### What to produce
Find "40000 and 50000" in the material below and restate exactly the line holding it together with every line that comes after.

*** Opening Provided data ***

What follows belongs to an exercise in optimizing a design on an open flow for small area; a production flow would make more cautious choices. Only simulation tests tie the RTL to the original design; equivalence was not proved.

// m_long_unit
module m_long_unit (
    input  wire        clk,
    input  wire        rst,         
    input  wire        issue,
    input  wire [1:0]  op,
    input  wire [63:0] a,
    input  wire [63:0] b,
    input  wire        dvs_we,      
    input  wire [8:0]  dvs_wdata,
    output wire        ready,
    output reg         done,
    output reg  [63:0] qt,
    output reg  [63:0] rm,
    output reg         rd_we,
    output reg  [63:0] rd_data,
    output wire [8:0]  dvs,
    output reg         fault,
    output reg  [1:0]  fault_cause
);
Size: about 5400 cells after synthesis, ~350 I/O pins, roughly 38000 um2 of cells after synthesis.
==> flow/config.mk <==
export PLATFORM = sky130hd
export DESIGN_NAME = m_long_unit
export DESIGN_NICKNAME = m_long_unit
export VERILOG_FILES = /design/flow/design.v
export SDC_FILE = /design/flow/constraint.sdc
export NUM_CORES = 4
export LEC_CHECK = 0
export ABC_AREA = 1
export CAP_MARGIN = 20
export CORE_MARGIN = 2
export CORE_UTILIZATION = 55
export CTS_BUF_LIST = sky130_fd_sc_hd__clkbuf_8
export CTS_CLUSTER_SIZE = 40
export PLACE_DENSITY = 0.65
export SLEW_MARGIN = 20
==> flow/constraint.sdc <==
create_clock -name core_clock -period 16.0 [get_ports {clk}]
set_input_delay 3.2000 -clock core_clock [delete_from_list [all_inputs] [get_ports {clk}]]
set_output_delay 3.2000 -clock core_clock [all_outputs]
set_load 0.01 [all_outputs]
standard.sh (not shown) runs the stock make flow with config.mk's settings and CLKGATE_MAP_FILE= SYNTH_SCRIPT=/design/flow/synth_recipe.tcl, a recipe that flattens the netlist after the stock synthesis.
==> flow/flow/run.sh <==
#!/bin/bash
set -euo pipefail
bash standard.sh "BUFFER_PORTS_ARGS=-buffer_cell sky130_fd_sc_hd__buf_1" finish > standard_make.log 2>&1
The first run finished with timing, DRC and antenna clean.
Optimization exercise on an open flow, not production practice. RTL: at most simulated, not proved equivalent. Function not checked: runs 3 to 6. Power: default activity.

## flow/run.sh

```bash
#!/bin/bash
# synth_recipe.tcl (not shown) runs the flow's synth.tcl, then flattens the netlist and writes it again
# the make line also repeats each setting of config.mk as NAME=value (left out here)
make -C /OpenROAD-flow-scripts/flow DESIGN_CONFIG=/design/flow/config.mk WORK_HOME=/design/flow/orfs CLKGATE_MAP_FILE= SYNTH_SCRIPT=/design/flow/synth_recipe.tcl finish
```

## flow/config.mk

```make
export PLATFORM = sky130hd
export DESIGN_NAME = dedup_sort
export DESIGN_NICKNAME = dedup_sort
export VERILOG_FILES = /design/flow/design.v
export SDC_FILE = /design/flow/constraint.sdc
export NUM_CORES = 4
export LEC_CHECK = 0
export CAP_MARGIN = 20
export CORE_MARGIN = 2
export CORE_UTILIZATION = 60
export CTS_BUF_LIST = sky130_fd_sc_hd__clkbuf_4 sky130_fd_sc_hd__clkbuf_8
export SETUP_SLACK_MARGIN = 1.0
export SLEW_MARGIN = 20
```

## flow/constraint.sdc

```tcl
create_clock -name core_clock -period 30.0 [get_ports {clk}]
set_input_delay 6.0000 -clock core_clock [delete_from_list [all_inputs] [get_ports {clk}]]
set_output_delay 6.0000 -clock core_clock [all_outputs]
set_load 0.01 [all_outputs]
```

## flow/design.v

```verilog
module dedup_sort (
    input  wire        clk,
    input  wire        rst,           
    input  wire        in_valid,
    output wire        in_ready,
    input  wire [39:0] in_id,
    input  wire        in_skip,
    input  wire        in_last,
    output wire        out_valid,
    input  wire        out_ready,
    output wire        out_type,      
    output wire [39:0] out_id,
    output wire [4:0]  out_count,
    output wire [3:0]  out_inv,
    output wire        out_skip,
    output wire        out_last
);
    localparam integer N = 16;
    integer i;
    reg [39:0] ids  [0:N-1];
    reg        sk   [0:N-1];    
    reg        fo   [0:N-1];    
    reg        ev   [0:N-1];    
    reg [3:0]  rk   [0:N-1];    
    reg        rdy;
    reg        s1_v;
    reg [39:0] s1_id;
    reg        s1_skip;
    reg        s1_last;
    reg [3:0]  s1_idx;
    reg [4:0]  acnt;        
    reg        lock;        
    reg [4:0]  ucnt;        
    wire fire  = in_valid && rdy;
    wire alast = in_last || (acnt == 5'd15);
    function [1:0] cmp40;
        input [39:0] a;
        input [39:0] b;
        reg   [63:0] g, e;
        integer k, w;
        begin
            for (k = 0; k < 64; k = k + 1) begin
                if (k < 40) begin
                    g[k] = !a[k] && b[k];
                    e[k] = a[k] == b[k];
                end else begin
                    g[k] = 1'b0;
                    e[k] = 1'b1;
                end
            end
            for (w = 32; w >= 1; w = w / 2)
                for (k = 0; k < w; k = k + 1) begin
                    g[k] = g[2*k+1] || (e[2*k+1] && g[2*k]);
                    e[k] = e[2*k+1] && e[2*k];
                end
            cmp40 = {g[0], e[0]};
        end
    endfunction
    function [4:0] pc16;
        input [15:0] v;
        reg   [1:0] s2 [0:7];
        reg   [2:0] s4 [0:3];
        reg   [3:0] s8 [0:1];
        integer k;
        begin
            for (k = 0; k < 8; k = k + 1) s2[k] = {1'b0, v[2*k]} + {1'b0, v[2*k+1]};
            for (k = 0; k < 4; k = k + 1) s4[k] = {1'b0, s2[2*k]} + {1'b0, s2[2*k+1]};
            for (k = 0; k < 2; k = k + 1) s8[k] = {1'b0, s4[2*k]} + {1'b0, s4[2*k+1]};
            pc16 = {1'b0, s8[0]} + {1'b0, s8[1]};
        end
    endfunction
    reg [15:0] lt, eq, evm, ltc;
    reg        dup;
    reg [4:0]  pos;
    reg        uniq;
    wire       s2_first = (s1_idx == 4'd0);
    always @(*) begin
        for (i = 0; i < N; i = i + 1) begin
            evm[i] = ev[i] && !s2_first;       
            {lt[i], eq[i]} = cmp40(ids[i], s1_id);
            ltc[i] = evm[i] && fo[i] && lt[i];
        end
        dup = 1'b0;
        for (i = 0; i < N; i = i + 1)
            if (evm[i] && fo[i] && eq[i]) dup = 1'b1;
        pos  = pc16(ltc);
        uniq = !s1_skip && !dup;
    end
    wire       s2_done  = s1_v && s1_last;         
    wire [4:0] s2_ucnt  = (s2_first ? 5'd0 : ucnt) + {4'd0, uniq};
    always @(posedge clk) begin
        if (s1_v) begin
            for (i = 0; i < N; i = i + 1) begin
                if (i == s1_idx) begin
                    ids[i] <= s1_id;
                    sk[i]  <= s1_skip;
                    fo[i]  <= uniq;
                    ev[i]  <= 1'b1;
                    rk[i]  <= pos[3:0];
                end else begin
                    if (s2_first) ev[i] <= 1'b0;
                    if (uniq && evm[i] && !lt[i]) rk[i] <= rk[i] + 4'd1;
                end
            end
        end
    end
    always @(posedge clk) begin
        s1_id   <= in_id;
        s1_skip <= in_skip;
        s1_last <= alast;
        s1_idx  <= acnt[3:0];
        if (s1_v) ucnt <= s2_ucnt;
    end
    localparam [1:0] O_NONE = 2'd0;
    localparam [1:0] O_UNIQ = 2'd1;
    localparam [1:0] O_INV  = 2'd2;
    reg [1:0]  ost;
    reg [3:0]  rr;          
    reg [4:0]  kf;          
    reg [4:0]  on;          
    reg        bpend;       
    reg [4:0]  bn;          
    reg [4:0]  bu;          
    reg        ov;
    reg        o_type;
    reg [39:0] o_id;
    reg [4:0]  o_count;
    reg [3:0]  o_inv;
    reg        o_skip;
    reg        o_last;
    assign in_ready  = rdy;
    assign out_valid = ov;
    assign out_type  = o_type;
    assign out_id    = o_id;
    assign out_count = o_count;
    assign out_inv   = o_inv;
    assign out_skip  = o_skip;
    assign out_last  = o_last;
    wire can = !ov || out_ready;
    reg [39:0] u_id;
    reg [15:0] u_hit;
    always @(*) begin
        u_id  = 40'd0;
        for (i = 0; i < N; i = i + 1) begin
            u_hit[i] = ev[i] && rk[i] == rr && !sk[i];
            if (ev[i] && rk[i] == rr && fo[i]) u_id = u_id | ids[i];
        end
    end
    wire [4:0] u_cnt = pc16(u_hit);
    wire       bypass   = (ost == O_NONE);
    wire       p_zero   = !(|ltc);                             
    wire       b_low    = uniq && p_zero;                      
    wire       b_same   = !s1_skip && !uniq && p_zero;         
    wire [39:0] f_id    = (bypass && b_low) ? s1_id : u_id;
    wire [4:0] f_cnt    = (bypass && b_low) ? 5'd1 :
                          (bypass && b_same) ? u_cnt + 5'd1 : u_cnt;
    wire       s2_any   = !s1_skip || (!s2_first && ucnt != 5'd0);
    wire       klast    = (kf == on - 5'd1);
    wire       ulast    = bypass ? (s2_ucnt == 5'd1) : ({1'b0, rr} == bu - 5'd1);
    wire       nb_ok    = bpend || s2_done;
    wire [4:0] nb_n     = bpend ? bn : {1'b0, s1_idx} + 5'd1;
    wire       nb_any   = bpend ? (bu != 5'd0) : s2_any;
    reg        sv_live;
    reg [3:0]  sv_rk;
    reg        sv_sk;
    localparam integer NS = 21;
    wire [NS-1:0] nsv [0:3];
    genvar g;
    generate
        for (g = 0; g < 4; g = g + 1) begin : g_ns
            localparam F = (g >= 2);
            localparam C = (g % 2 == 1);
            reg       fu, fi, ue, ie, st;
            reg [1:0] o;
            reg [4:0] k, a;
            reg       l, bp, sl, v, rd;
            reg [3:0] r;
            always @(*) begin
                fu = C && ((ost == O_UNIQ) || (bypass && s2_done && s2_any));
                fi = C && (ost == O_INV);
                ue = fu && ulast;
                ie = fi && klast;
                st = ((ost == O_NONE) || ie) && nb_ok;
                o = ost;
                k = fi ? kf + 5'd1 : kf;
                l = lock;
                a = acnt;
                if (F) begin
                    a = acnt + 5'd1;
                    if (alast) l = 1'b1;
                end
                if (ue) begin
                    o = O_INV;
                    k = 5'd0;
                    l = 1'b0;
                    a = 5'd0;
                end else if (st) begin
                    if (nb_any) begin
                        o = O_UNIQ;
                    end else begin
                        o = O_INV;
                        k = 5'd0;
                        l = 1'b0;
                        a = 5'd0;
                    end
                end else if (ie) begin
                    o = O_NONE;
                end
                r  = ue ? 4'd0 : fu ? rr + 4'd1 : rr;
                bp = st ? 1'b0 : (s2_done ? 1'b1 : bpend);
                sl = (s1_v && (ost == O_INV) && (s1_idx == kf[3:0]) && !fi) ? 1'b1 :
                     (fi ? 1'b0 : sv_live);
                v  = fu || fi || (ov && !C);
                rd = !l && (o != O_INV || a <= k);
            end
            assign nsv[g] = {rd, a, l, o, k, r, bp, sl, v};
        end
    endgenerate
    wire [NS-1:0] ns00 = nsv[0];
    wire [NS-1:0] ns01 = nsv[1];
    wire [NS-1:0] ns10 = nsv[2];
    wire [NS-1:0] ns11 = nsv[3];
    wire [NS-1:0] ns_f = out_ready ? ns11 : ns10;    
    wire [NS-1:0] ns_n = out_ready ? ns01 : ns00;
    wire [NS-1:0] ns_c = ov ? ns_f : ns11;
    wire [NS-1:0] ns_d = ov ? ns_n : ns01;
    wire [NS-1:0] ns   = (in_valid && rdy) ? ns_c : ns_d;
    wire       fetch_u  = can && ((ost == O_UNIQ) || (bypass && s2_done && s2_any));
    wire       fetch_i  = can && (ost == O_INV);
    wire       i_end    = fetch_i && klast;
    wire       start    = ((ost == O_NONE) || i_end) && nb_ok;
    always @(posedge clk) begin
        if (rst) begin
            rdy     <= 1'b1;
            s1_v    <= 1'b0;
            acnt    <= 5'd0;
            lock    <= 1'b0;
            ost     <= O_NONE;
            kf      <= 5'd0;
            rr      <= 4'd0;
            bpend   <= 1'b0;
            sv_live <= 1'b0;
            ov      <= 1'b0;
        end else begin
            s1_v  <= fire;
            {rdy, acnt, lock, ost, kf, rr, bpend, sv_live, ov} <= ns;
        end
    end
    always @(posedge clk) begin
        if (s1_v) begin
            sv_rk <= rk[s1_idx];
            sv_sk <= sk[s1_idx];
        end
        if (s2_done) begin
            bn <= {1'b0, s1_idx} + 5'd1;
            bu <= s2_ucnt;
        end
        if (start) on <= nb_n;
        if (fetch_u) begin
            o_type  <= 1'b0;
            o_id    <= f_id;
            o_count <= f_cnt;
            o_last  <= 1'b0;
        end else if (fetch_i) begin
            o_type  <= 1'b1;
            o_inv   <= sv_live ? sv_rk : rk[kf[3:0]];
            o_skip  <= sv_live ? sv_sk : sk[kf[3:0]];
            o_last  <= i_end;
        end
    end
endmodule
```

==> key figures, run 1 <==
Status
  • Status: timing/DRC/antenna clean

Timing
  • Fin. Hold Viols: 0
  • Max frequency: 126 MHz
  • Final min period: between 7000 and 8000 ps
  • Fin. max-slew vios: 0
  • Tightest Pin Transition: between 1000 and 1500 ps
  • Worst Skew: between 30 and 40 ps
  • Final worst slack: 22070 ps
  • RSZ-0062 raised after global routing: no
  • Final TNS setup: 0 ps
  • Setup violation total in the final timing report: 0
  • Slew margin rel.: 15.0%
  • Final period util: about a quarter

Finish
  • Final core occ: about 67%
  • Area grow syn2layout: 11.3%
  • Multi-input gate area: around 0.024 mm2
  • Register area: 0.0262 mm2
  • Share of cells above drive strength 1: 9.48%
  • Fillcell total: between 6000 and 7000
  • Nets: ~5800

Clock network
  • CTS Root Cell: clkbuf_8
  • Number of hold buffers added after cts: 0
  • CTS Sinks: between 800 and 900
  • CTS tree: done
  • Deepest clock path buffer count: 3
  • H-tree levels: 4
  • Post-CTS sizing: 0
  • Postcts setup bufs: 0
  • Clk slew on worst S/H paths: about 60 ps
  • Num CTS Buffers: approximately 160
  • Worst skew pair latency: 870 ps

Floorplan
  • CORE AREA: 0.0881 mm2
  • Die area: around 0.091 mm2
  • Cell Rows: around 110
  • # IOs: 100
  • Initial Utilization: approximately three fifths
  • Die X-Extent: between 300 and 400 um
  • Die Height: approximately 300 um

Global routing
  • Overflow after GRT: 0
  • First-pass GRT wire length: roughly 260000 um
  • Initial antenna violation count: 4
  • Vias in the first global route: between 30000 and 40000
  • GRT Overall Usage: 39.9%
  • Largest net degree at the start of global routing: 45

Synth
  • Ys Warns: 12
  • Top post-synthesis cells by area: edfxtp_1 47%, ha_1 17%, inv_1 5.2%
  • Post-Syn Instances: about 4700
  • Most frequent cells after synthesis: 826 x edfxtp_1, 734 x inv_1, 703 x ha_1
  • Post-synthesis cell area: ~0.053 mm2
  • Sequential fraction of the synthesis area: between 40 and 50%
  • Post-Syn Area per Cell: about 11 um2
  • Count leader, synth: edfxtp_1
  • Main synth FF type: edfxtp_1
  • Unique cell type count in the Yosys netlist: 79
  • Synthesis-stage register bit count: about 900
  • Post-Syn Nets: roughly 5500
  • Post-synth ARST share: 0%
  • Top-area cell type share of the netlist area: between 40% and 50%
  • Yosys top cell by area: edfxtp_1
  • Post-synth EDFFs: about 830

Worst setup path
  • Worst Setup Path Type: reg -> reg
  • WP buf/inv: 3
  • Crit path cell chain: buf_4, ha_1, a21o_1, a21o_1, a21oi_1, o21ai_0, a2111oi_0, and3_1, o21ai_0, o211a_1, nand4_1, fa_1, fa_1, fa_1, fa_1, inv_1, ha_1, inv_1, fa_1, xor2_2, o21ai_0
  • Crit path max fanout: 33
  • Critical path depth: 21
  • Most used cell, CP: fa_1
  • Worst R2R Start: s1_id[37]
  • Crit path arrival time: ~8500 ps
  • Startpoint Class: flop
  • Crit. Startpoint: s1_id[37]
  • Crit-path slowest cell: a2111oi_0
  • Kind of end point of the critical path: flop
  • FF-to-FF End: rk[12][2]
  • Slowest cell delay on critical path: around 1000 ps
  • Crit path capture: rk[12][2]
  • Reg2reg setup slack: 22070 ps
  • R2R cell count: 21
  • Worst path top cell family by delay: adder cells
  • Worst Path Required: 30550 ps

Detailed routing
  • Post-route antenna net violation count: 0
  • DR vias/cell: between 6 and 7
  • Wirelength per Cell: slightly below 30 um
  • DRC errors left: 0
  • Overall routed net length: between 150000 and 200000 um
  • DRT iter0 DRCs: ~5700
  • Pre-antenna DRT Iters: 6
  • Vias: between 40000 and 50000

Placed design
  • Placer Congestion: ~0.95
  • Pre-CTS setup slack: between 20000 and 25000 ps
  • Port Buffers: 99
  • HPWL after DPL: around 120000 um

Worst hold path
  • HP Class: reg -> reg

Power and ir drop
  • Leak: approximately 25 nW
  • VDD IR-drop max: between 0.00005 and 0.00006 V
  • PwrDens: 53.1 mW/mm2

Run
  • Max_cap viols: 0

*** Closing Provided data ***

### Solution for this task
  • Vias: between 40000 and 50000

Placed design
  • Placer Congestion: ~0.95
  • Pre-CTS setup slack: between 20000 and 25000 ps
  • Port Buffers: 99
  • HPWL after DPL: around 120000 um

Worst hold path
  • HP Class: reg -> reg

Power and ir drop
  • Leak: approximately 25 nW
  • VDD IR-drop max: between 0.00005 and 0.00006 V
  • PwrDens: 53.1 mW/mm2

Run
  • Max_cap viols: 0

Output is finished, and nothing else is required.